WHAT IS NEEDED: Return copies of the lines below that mention "stream".

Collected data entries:

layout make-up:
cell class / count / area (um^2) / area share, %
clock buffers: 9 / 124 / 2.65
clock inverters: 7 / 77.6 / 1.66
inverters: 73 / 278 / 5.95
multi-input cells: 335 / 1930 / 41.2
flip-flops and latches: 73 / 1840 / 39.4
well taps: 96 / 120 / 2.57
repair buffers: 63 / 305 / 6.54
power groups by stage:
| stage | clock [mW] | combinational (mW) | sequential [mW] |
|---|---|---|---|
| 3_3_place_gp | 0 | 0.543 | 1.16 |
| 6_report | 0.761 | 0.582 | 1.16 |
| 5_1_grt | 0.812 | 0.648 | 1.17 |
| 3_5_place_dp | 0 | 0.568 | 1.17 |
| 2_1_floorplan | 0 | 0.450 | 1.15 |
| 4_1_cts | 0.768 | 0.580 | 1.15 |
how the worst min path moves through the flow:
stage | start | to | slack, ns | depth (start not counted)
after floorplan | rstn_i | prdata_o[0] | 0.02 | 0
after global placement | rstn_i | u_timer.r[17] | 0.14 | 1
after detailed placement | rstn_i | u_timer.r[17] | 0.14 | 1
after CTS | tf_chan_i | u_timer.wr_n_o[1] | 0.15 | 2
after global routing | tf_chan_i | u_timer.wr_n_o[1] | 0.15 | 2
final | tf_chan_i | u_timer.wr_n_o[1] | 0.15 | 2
[src/flat_wrapper.sv]
// flat-port wrapper written by rule: the top's interface ports become plain ports
module dccf_device_flat import dccf_pkg::*;
  (core_clk, rst_n, sensor_level_even, sensor_level_odd, input_clamp_charge, standby_active, link_pixel_clock, link_reference_sample_strobe, link_data_sample_strobe, link_input_clamp_strobe, link_black_level_clamp_strobe, link_sample_mode_select, link_reg_wr, link_reg_rd, link_reg_addr, link_reg_wdata, link_reg_rdata, link_reg_rvalid, link_out_word, link_out_word_valid, link_out_word_odd);
  dccf_link_if link_i ();
  input wire logic core_clk;
  input wire logic rst_n;
  input wire dccf_sample_t sensor_level_even;
  input wire dccf_sample_t sensor_level_odd;
  output logic input_clamp_charge;
  output logic standby_active;
  input wire logic [$bits(link_i.pixel_clock)-1:0] link_pixel_clock;
  input wire logic [$bits(link_i.reference_sample_strobe)-1:0] link_reference_sample_strobe;
  input wire logic [$bits(link_i.data_sample_strobe)-1:0] link_data_sample_strobe;
  input wire logic [$bits(link_i.input_clamp_strobe)-1:0] link_input_clamp_strobe;
  input wire logic [$bits(link_i.black_level_clamp_strobe)-1:0] link_black_level_clamp_strobe;
  input wire logic [$bits(link_i.sample_mode_select)-1:0] link_sample_mode_select;
  input wire logic [$bits(link_i.reg_wr)-1:0] link_reg_wr;
  input wire logic [$bits(link_i.reg_rd)-1:0] link_reg_rd;
  input wire logic [$bits(link_i.reg_addr)-1:0] link_reg_addr;
  input wire logic [$bits(link_i.reg_wdata)-1:0] link_reg_wdata;
  output wire logic [$bits(link_i.reg_rdata)-1:0] link_reg_rdata;
  output wire logic [$bits(link_i.reg_rvalid)-1:0] link_reg_rvalid;
  output wire logic [$bits(link_i.out_word)-1:0] link_out_word;
  output wire logic [$bits(link_i.out_word_valid)-1:0] link_out_word_valid;
  output wire logic [$bits(link_i.out_word_odd)-1:0] link_out_word_odd;
  assign link_i.pixel_clock = link_pixel_clock;
  assign link_i.reference_sample_strobe = link_reference_sample_strobe;
  assign link_i.data_sample_strobe = link_data_sample_strobe;
  assign link_i.input_clamp_strobe = link_input_clamp_strobe;
  assign link_i.black_level_clamp_strobe = link_black_level_clamp_strobe;
  assign link_i.sample_mode_select = link_sample_mode_select;
  assign link_i.reg_wr = link_reg_wr;
  assign link_i.reg_rd = link_reg_rd;
  assign link_i.reg_addr = link_reg_addr;
  assign link_i.reg_wdata = link_reg_wdata;
  assign link_reg_rdata = link_i.reg_rdata;
  assign link_reg_rvalid = link_i.reg_rvalid;
  assign link_out_word = link_i.out_word;
  assign link_out_word_valid = link_i.out_word_valid;
  assign link_out_word_odd = link_i.out_word_odd;
  dccf_device u_core (.core_clk(core_clk), .rst_n(rst_n), .link(link_i), .sensor_level_even(sensor_level_even), .sensor_level_odd(sensor_level_odd), .input_clamp_charge(input_clamp_charge), .standby_active(standby_active));
endmodule
===== src/rtl/spr_sequencer.sv =====
/*
 * spr_sequencer: receive control state machine for strobe pin and
 * oscillator strobed operation, with identifier and header search.
 * Assumes a decoded bit stream from the data manager on clk, and
 * asynchronous wake / config select pins from the host.
 */
`timescale 1ns/10ps
`default_nettype none

// Operation
// - oscillator mode sleep entry two periods, plus dummy
// - other transitions complete within one sample period
// - oscillator enable zero enters pin sleep
// - wake pin high leaves sleep to search
// - match word or complement advances to notify
// - send identifier byte at 310 kBd
// - wake low returns search/notify to sleep
// - header or complement advances to data output
// - data output, inverted after complemented header
// - wake low in data finishes current byte
// - after end of message pass raw data
// - config select low over one period forces config
// - pin sleep entry two periods plus byte
// - wake tied high keeps receive, discharge off
// - transitions on 1.6 us sample clock; code uses it only for config, sleep exit and wake-low exits
// - match word is Manchester-coded register value
// - data manager drives data and clock out
module spr_sequencer
    import spr_pkg::*;
#(
    parameter int unsigned SAMPLE_DIV = SAMPLE_CYCLES
)(
    input  wire logic        clk,                   // 100 MHz clock
    input  wire logic        reset,                 // synchronous, active high
    input  wire logic        wake_pin,              // strobe pin, asynchronous
    input  wire logic        config_select_n,       // config select pin, active low
    input  wire logic        strobe_osc_enable,     // oscillator enable field
    input  wire logic        data_manager_enable,   // data manager enable field
    input  wire logic        osc_period_end,        // strobe period ended pulse
    input  wire logic        dummy_byte,            // dummy byte shifted on exit
    input  wire logic [7:0]  ident_word_register,   // match word
    input  wire logic [7:0]  header_word,           // header word
    input  wire spr_rx_type  rx,                    // decoded stream
    output spr_spi_type      spi,                   // mosi / sclk
    output spr_state_type    state,                 // current state
    output logic             rx_power_on,           // receiver powered
    output logic             discharge_disable      // oscillator pull-down off
);
    // divider is 16 bits wide and needs at least two counts
    if (SAMPLE_DIV < 2 || SAMPLE_DIV > 65536)
    begin : g_bad_div
        $error("SAMPLE_DIV out of range");
    end

    // sync chains, first stages read only by second stages
    logic wake_m_q, wake_s_q, cfg_m_q, cfg_s_q;
    spr_state_type st_q, st_d;
    logic [15:0] div_q, div_d;
    logic        tick;
    logic [15:0] code_q, code_d;   // last 16 Manchester half bits
    logic [7:0]  sh_q, sh_d;       // identifier notify shifter
    logic [3:0]  bit_q, bit_d;
    logic        inv_q, inv_d;
    logic        stop_q, stop_d;   // wake dropped in data output
    logic [1:0]  slp_q, slp_d;     // sleep-entry period count
    logic        cfg_lo_q, cfg_lo_d;
    logic [15:0] nbaud_q, nbaud_d;
    logic [3:0]  nbit_q, nbit_d;
    spr_spi_type spi_q, spi_d;

    function automatic logic [15:0] manch(input logic [7:0] w);
        logic [15:0] r;
        r = 16'h0000;
        for (int i = 0; i < 8; i++)
            r[2*i +: 2] = w[i] ? 2'b10 : 2'b01;
        return r;
    endfunction : manch

    always_ff @(posedge clk)
    begin
        if (reset)
        begin
            wake_m_q <= 1'b0;
            wake_s_q <= 1'b0;
            cfg_m_q  <= 1'b1;
            cfg_s_q  <= 1'b1;
        end
        else
        begin
            wake_m_q <= wake_pin;
            wake_s_q <= wake_m_q;
            cfg_m_q  <= config_select_n;
            cfg_s_q  <= cfg_m_q;
        end
    end

    logic [15:0] id_code, hdr_code, code_next;
    logic        id_hit, id_inv, hdr_hit, hdr_inv;
    always_comb
    begin
        id_code   = manch(ident_word_register);
        hdr_code  = manch(header_word);
        code_next = {code_q[14:0], rx.bit_value};
        id_hit    = rx.bit_valid && (code_next == id_code);
        id_inv    = rx.bit_valid && (code_next == ~id_code);
        hdr_hit   = rx.bit_valid && (code_next == hdr_code);
        hdr_inv   = rx.bit_valid && (code_next == ~hdr_code);
    end

    always_comb
    begin
        tick     = (div_q == 16'(SAMPLE_DIV - 1));
        div_d    = tick ? 16'h0000 : div_q + 16'h0001;
        st_d     = st_q;
        code_d   = rx.bit_valid ? code_next : code_q;
        sh_d     = sh_q;
        bit_d    = bit_q;
        inv_d    = inv_q;
        stop_d   = stop_q;
        slp_d    = slp_q;
        cfg_lo_d = cfg_lo_q;
        nbaud_d  = nbaud_q;
        nbit_d   = nbit_q;
        spi_d    = spi_q;
        if (tick)
            cfg_lo_d = ~cfg_s_q;
        if (tick && cfg_lo_q && !cfg_s_q)
        begin
            st_d  = SPR_CONFIG;
            slp_d = 2'd0;
            spi_d = '0;
        end
        else
        begin
            case (st_q)
                SPR_CONFIG:
                    if (tick && cfg_s_q)
                        st_d = strobe_osc_enable ? SPR_OSC_SEARCH : SPR_PIN_SLEEP;
                SPR_PIN_SLEEP, SPR_OSC_SLEEP:
                begin
                    if (tick && slp_q != 2'(SLEEP_ENTRY_PERIODS))
                        slp_d = slp_q + 2'd1;
                    if (tick && slp_q == 2'(SLEEP_ENTRY_PERIODS) && (wake_s_q ||
                        (st_q == SPR_OSC_SLEEP && osc_period_end)))
                        st_d = (st_q == SPR_PIN_SLEEP) ? SPR_ID_SEARCH : SPR_OSC_SEARCH;
                end
                SPR_ID_SEARCH, SPR_OSC_SEARCH:
                begin
                    if (id_hit || id_inv)
                    begin
                        st_d    = (st_q == SPR_ID_SEARCH) ? SPR_ID_NOTIFY : SPR_OSC_HEADER;
                        sh_d    = ident_word_register;
                        nbit_d  = 4'd0;
                        nbaud_d = 16'h0000;
                    end
                    else if (tick && st_q == SPR_ID_SEARCH && !wake_s_q)
                        st_d = SPR_PIN_SLEEP;
                    else if (st_q == SPR_OSC_SEARCH && osc_period_end)
                        st_d = SPR_OSC_SLEEP;
                end
                SPR_ID_NOTIFY:
                begin
                    spi_d.sclk = 1'b0;
                    spi_d.mosi = sh_q[7];
                    if (nbaud_q == 16'(NOTIFY_BIT_CYCLES - 1))
                    begin
                        nbaud_d = 16'h0000;
                        sh_d    = {sh_q[6:0], 1'b0};
                        nbit_d  = nbit_q + 4'd1;
                    end
                    else
                        nbaud_d = nbaud_q + 16'h0001;
                    if (tick && !wake_s_q)
                        st_d = SPR_PIN_SLEEP;
                    // host keeps wake high to proceed
                    else if (nbit_q == 4'(BYTE_BITS))
                        st_d = SPR_HDR_SEARCH;
                end
                SPR_HDR_SEARCH, SPR_OSC_HEADER:
                begin
                    if (hdr_hit || hdr_inv)
                    begin
                        st_d  = (st_q == SPR_HDR_SEARCH) ? SPR_DATA_OUT : SPR_OSC_DATA;
                        inv_d = hdr_inv;
                        bit_d = 4'd0;
                        stop_d = 1'b0;
                    end
                    else if (tick && st_q == SPR_HDR_SEARCH && !wake_s_q)
                        st_d = SPR_PIN_SLEEP;
                    else if (st_q == SPR_OSC_HEADER && osc_period_end)
                        st_d = SPR_OSC_SLEEP;
                end
                SPR_DATA_OUT, SPR_OSC_DATA:
                begin
                    if (!wake_s_q && st_q == SPR_DATA_OUT)
                        stop_d = 1'b1;
                    if (rx.bit_valid && data_manager_enable)
                    begin
                        spi_d.mosi = rx.bit_value ^ inv_q;
                        spi_d.sclk = 1'b1;
                        bit_d = (bit_q == 4'(BYTE_BITS - 1)) ? 4'd0 : bit_q + 4'd1;
                    end
                    else
                        spi_d.sclk = 1'b0;
                    if ((stop_q || (st_q == SPR_OSC_DATA && dummy_byte && osc_period_end))
                        && bit_q == 4'd0 && !rx.bit_valid)
                        st_d = (st_q == SPR_DATA_OUT) ? SPR_PIN_SLEEP : SPR_OSC_SLEEP;
                    else if (rx.eom)
                        st_d = SPR_EOM_PASS;
                end
                SPR_EOM_PASS:
                begin
                    spi_d.mosi = rx.raw_data;
                    spi_d.sclk = 1'b0;
                    if (tick && !wake_s_q)
                        st_d = SPR_PIN_SLEEP;
                end
                default:
                    st_d = SPR_CONFIG;
            endcase
            if (st_d != st_q && (st_d == SPR_PIN_SLEEP || st_d == SPR_OSC_SLEEP))
            begin
                slp_d = 2'd0;
                spi_d = '0;
            end
        end
    end

    always_ff @(posedge clk)
    begin
        if (reset)
        begin
            st_q     <= SPR_CONFIG;
            div_q    <= 16'h0000;
            code_q   <= 16'h0000;
            sh_q     <= 8'h00;
            bit_q    <= 4'd0;
            inv_q    <= 1'b0;
            stop_q   <= 1'b0;
            slp_q    <= 2'd0;
            cfg_lo_q <= 1'b0;
            nbaud_q  <= 16'h0000;
            nbit_q   <= 4'd0;
            spi_q    <= '0;
        end
        else
        begin
            st_q     <= st_d;
            div_q    <= div_d;
            code_q   <= code_d;
            sh_q     <= sh_d;
            bit_q    <= bit_d;
            inv_q    <= inv_d;
            stop_q   <= stop_d;
            slp_q    <= slp_d;
            cfg_lo_q <= cfg_lo_d;
            nbaud_q  <= nbaud_d;
            nbit_q   <= nbit_d;
            spi_q    <= spi_d;
        end
    end

    assign state             = st_q;
    assign spi               = spi_q;
    // receiver off only once settled in pin sleep
    assign rx_power_on       = !(st_q == SPR_PIN_SLEEP && slp_q == 2'(SLEEP_ENTRY_PERIODS));
    assign discharge_disable = wake_s_q;
endmodule : spr_sequencer

`default_nettype wire
File: src/core/dapt_pkg.sv
package dapt_pkg;
  // word indices on the avalon slave (byte address = 4 * index)
  localparam logic [2:0] DAPT_IDX_MODE = 3'h0;
  localparam logic [2:0] DAPT_IDX_PER_A = 3'h1;
  localparam logic [2:0] DAPT_IDX_PER_B = 3'h2;
  localparam logic [2:0] DAPT_IDX_ON_A = 3'h3;
  localparam logic [2:0] DAPT_IDX_ON_B = 3'h4;
  localparam logic [2:0] DAPT_IDX_PINSEL = 3'h5;
  localparam logic [2:0] DAPT_IDX_GPIOHI = 3'h6;
  localparam logic [2:0] DAPT_IDX_STATUS = 3'h7;
  // field positions
  localparam int DAPT_MODE_BIT = 8;
  localparam int DAPT_PIN_B_BIT = 7;
  localparam int DAPT_GPIOHI_SEL_BIT = 1;
  // reset values
  localparam logic DAPT_MODE_RST = 1'b0;
  localparam logic [7:0] DAPT_PER_RST = 8'hff;
  localparam logic [7:0] DAPT_ON_RST = 8'h00;
  localparam logic [7:0] DAPT_PINSEL_RST = 8'hff;
  localparam logic [1:0] DAPT_GPIOHI_RST = 2'h2;
  // time base: one unit is two core clocks
  localparam int DAPT_UNIT_CYCLES = 2;

  typedef struct packed {
    logic [2:0] address;
    logic read;
    logic write;
    logic [31:0] writedata;
  } dapt_req_type;

  typedef struct packed {
    logic mode_indep;
    logic [7:0] per_a;
    logic [7:0] per_b;
    logic [7:0] on_a;
    logic [7:0] on_b;
    logic [7:0] sh_a;
    logic [7:0] sh_b;
    logic [7:0] pin_sel;
    logic [1:0] gpio_hi;
    logic [7:0] cnt_a;
    logic [7:0] cnt_b;
    logic b_run;
    logic pre;
    logic out_a;
    logic out_b;
    logic pin_seven;
    logic pin_eight;
    logic rd_ack;
    logic [31:0] rdata;
  } dapt_state_type;
endpackage
**config.mk**
```make
export PLATFORM = sky130hd
export DESIGN_NAME = ccr_core_regs
export DESIGN_NICKNAME = d
export VERILOG_FILES = /design/src/hdl/ccr_pkg.sv /design/src/hdl/ccr_instr_window.sv /design/src/hdl/ccr_core_regs.sv
export VERILOG_INCLUDE_DIRS = /design/src /design/src/hdl
export SDC_FILE = /design/constraint.sdc
export NUM_CORES = 1
export LEC_CHECK = 0
export BUFFER_PORTS_ARGS = -buffer_cell sky130_fd_sc_hd__buf_4
export CAP_MARGIN = 20
export CORE_ASPECT_RATIO = 0.5
export CORE_MARGIN = 8
export CORE_UTILIZATION = 51
export CTS_CLUSTER_SIZE = 8
export DETAILED_ROUTE_END_ITERATION = 7
export PLACE_DENSITY = 0.77
export SYNTH_ARGS = -nofsm -noshare
export SYNTH_HDL_FRONTEND = slang
export SYNTH_SLANG_ARGS = --single-unit
```
**constraint.sdc**
```tcl
create_clock -name clk_sys -period 1.7 [get_ports clk_sys]
set_input_delay 0 -clock clk_sys [delete_from_list [all_inputs] [get_ports clk_sys]]
set_output_delay 0 -clock clk_sys [all_outputs]
set_load 0.005 [all_outputs]
```
--- config.mk ---
export PLATFORM = sky130hd
export DESIGN_NAME = pcg_clock_gate
export DESIGN_NICKNAME = d
export VERILOG_FILES = /design/src/hw/pcg_pkg.sv /design/src/hw/pcg_clock_gate.sv
export SDC_FILE = /design/constraint.sdc
export NUM_CORES = 1
export LEC_CHECK = 0
export BUFFER_PORTS_ARGS = -buffer_cell sky130_fd_sc_hd__buf_2
export CORE_ASPECT_RATIO = 0.7
export CORE_UTILIZATION = 54
export CTS_CLUSTER_SIZE = 28
export DETAILED_ROUTE_END_ITERATION = 8
export PLACE_DENSITY = 0.85
export SYNTH_ARGS = -nofsm -noshare
export SYNTH_HDL_FRONTEND = slang
export SYNTH_SLANG_ARGS = --single-unit
--- constraint.sdc ---
create_clock -name hclk -period 5.7 [get_ports hclk]
set_input_delay 0.855 -clock hclk [delete_from_list [all_inputs] [get_ports hclk]]
set_output_delay 0.855 -clock hclk [all_outputs]
set_load 0.02 [all_outputs]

EXERCISE OUTPUT:
 * Assumes a decoded bit stream from the data manager on clk, and
    input  wire spr_rx_type  rx,                    // decoded stream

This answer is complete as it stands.